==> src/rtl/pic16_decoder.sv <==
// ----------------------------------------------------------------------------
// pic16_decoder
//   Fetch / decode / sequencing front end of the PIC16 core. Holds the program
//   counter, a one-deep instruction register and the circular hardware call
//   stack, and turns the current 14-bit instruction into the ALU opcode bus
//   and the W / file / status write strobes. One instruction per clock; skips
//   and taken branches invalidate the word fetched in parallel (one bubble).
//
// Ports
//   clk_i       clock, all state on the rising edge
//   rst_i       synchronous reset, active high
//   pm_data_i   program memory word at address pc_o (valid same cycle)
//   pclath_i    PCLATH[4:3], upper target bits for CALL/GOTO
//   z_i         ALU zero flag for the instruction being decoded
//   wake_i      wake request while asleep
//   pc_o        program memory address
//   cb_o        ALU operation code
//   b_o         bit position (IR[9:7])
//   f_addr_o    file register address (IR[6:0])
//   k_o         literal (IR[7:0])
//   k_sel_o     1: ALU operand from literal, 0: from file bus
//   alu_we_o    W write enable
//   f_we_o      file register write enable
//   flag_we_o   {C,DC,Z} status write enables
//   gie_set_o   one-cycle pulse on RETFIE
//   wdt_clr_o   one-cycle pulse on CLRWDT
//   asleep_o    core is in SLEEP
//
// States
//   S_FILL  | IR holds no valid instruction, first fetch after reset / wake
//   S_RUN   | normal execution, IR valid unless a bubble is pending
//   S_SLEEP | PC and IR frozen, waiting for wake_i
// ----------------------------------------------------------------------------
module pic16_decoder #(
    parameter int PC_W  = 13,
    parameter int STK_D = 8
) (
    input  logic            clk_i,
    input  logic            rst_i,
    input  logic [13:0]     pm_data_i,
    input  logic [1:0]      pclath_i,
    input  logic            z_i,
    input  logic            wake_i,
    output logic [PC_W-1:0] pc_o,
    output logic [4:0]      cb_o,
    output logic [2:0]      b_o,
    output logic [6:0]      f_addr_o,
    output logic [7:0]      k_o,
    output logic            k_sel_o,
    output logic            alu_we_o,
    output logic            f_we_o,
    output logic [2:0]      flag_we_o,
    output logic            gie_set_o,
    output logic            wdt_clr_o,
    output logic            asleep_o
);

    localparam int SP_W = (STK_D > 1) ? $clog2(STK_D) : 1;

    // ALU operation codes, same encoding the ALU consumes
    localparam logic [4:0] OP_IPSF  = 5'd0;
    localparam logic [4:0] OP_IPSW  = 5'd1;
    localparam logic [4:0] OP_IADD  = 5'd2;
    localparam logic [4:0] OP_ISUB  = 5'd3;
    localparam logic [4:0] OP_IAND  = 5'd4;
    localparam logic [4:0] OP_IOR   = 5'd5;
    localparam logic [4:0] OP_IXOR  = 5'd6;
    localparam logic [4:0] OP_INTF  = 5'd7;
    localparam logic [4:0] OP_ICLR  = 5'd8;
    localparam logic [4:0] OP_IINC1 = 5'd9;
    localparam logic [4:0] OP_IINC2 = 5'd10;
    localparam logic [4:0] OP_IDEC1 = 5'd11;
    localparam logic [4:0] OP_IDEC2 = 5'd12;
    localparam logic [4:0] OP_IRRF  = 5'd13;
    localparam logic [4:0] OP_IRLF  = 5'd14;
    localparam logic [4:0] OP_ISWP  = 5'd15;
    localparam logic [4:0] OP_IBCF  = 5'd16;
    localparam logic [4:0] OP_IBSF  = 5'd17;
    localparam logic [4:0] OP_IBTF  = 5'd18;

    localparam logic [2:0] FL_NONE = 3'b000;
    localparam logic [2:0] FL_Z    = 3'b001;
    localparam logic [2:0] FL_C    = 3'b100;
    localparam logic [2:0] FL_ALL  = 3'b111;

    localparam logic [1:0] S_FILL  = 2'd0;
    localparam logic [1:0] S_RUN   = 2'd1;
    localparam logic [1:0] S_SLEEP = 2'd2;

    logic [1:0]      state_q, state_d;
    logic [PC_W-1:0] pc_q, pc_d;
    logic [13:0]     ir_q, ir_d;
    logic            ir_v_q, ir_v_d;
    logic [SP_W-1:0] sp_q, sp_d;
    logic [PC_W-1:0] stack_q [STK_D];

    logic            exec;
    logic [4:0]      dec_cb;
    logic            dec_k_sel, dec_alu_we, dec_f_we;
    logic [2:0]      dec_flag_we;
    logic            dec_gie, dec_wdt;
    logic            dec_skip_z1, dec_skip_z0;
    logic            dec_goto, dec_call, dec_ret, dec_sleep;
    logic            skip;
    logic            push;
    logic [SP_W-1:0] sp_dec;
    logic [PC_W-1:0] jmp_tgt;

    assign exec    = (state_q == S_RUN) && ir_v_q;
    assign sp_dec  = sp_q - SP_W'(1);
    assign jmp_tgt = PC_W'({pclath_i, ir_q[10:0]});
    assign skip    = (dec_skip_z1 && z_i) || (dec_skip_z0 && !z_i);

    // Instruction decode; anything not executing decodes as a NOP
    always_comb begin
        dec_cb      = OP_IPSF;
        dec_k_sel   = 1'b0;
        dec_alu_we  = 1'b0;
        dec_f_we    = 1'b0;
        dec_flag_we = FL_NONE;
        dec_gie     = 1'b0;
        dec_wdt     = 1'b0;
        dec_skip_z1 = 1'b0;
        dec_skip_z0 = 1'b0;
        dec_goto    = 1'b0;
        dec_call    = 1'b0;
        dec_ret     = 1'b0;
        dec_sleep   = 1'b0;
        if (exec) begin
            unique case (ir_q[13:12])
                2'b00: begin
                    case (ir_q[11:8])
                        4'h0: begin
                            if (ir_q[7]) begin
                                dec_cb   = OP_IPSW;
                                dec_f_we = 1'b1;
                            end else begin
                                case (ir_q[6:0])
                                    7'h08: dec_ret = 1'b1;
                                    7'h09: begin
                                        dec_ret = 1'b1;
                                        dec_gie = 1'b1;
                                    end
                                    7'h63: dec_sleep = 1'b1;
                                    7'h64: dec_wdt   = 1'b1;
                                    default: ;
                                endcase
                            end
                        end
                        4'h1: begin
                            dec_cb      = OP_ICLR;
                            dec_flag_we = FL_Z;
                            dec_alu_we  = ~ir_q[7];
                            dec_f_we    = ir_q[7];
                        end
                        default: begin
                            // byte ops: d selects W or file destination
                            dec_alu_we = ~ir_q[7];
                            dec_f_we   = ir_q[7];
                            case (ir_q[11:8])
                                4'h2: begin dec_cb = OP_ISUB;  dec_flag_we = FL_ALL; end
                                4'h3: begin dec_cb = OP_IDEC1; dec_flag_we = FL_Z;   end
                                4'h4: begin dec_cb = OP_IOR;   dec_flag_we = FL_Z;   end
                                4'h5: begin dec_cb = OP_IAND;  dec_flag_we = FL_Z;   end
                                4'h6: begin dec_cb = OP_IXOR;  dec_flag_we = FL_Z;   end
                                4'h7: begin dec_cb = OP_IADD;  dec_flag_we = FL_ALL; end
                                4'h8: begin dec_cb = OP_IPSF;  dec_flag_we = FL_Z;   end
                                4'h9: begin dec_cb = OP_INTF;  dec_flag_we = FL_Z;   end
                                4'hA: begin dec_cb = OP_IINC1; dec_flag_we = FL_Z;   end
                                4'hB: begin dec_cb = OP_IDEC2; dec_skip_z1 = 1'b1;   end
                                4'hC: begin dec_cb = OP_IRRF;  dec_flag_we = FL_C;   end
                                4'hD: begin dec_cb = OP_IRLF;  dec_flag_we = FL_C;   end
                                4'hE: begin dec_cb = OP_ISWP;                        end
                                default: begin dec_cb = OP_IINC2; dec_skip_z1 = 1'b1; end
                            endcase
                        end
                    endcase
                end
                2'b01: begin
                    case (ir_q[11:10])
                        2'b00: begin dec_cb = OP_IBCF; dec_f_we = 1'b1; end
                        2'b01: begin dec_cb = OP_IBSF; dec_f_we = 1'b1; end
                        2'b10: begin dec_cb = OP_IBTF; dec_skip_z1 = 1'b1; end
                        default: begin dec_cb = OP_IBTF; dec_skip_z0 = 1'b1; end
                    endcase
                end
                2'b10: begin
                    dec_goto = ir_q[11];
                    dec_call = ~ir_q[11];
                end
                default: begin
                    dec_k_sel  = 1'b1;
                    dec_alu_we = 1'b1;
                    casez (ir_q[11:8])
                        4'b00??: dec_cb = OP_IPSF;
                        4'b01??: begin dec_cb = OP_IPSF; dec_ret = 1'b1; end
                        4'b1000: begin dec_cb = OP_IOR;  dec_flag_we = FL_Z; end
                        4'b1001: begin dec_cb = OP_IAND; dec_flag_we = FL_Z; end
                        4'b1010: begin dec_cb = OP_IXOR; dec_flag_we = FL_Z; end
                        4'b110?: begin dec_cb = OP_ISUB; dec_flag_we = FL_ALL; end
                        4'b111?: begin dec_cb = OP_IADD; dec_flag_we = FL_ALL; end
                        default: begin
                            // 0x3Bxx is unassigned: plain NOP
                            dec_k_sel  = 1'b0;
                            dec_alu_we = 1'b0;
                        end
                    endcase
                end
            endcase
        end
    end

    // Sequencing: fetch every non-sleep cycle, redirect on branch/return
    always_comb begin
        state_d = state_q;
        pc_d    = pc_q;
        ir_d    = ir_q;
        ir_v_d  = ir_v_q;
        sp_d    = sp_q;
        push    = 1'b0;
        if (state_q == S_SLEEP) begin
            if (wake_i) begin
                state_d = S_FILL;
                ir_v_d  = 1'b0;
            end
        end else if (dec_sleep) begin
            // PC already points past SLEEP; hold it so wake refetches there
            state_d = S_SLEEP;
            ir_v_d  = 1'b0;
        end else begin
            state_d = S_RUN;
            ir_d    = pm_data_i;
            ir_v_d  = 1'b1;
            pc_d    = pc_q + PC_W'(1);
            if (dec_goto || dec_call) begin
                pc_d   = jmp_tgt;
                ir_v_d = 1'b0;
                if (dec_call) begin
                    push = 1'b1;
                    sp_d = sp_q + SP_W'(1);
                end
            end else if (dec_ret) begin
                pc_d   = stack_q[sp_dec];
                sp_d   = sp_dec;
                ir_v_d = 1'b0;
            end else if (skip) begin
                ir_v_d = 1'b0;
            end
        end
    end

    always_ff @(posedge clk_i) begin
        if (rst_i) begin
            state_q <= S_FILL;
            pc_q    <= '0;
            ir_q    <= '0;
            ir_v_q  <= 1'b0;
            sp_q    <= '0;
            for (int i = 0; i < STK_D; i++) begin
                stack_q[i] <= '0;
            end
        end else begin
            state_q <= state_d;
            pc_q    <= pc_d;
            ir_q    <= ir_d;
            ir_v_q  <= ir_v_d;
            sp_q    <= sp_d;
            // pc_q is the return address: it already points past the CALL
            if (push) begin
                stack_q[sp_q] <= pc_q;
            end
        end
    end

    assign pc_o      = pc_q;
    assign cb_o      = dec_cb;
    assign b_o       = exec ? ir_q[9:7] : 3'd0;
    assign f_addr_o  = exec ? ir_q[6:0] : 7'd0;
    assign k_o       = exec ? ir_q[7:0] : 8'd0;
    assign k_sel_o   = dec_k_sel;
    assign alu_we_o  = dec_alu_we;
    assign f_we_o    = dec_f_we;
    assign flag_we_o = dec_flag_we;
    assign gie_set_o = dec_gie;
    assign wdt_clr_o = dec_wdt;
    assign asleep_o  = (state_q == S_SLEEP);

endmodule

:::

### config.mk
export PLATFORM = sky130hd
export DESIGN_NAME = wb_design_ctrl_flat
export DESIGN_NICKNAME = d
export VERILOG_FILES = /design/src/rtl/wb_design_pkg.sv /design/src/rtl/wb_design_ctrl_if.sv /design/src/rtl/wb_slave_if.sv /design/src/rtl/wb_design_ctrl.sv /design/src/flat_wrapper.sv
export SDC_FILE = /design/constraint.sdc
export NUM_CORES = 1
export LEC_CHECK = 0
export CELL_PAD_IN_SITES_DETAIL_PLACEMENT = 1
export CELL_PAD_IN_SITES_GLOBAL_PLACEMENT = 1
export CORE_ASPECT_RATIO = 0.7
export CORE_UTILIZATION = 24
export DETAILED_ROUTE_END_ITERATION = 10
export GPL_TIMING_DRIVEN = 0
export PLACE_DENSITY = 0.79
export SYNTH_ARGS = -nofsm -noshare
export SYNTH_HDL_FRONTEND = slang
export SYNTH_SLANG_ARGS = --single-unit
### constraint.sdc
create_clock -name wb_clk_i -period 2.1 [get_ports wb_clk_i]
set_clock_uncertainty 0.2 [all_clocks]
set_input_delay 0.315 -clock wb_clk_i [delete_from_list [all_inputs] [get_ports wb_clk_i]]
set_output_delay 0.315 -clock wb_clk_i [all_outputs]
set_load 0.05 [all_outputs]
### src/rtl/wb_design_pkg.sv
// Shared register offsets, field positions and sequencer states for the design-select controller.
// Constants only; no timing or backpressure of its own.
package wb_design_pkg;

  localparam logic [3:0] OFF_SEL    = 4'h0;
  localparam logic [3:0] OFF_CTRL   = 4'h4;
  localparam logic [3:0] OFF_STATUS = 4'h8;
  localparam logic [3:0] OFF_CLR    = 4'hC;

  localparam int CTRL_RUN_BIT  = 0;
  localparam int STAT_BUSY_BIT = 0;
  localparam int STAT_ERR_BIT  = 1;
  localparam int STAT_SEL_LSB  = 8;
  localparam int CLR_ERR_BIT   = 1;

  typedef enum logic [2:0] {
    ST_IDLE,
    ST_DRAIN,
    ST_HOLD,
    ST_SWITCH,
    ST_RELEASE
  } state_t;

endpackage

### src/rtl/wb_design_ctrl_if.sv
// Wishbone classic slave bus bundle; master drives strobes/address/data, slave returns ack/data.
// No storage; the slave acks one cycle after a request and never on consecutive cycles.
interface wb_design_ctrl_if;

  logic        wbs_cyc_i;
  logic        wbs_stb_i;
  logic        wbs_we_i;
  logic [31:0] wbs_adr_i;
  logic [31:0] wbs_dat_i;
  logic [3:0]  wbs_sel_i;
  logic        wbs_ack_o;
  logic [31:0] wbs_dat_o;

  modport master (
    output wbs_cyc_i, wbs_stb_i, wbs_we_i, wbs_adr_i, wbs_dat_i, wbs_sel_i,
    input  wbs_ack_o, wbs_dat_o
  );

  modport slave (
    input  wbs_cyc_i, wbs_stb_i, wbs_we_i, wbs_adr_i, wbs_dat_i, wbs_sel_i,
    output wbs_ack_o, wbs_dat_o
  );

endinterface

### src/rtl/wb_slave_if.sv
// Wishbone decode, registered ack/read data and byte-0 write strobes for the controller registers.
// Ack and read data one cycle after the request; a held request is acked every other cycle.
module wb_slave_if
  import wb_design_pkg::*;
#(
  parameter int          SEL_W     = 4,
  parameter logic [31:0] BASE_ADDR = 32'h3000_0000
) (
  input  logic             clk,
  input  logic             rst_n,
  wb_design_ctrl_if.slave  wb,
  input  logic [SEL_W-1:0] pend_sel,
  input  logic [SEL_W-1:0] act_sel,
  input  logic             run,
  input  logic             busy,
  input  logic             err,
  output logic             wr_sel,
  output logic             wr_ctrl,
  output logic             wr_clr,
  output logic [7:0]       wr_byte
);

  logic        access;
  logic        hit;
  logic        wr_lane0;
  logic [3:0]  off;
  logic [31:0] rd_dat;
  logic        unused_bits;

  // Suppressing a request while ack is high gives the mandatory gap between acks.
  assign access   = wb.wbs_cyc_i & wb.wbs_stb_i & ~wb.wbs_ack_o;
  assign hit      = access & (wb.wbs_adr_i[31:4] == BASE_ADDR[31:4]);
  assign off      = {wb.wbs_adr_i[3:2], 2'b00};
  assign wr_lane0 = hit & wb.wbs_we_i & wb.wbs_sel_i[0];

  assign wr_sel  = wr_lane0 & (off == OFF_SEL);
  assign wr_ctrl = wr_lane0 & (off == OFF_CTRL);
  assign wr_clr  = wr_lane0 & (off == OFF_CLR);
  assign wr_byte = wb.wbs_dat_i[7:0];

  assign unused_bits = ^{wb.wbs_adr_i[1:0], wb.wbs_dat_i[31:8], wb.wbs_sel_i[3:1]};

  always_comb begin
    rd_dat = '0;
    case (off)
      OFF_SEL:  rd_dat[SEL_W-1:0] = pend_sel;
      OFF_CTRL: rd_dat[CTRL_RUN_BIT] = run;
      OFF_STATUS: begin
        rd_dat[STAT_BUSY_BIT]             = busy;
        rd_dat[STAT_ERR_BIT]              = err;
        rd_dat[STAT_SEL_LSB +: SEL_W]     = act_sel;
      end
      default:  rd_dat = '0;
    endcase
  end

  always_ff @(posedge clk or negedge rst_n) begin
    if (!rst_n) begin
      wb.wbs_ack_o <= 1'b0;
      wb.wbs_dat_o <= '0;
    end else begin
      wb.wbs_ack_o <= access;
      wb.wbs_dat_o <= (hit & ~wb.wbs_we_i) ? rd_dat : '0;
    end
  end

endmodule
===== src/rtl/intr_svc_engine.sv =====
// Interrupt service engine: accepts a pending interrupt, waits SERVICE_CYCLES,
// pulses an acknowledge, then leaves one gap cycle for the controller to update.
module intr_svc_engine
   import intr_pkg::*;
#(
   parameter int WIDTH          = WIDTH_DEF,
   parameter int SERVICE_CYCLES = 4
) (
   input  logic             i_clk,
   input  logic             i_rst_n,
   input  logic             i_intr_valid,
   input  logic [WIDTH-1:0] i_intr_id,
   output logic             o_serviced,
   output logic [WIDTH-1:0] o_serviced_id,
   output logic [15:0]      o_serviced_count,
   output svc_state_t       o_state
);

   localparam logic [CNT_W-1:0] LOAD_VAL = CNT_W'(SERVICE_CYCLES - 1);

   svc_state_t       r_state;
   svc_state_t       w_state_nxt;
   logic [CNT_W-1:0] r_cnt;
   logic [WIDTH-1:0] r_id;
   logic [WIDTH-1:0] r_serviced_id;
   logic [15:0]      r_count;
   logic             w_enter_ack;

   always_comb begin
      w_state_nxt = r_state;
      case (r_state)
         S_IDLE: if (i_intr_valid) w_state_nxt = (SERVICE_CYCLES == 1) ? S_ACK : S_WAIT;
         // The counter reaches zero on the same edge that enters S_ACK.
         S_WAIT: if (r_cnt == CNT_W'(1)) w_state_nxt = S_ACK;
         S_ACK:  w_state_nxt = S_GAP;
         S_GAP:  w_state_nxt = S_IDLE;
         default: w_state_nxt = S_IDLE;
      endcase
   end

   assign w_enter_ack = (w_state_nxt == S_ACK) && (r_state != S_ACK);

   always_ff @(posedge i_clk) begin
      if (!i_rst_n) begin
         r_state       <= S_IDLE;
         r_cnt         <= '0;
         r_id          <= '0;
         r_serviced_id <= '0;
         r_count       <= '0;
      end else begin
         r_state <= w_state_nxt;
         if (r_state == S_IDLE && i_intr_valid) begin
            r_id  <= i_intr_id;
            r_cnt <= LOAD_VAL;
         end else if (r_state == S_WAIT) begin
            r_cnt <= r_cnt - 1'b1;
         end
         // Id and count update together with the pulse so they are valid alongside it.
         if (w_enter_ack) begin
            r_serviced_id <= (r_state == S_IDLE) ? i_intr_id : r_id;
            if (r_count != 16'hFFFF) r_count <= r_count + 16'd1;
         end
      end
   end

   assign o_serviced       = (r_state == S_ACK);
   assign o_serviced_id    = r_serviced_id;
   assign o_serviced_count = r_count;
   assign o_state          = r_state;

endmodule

:::

Count of lines in the data above that contain the string "endcase": give this number and no other words.

● Exercise output: 8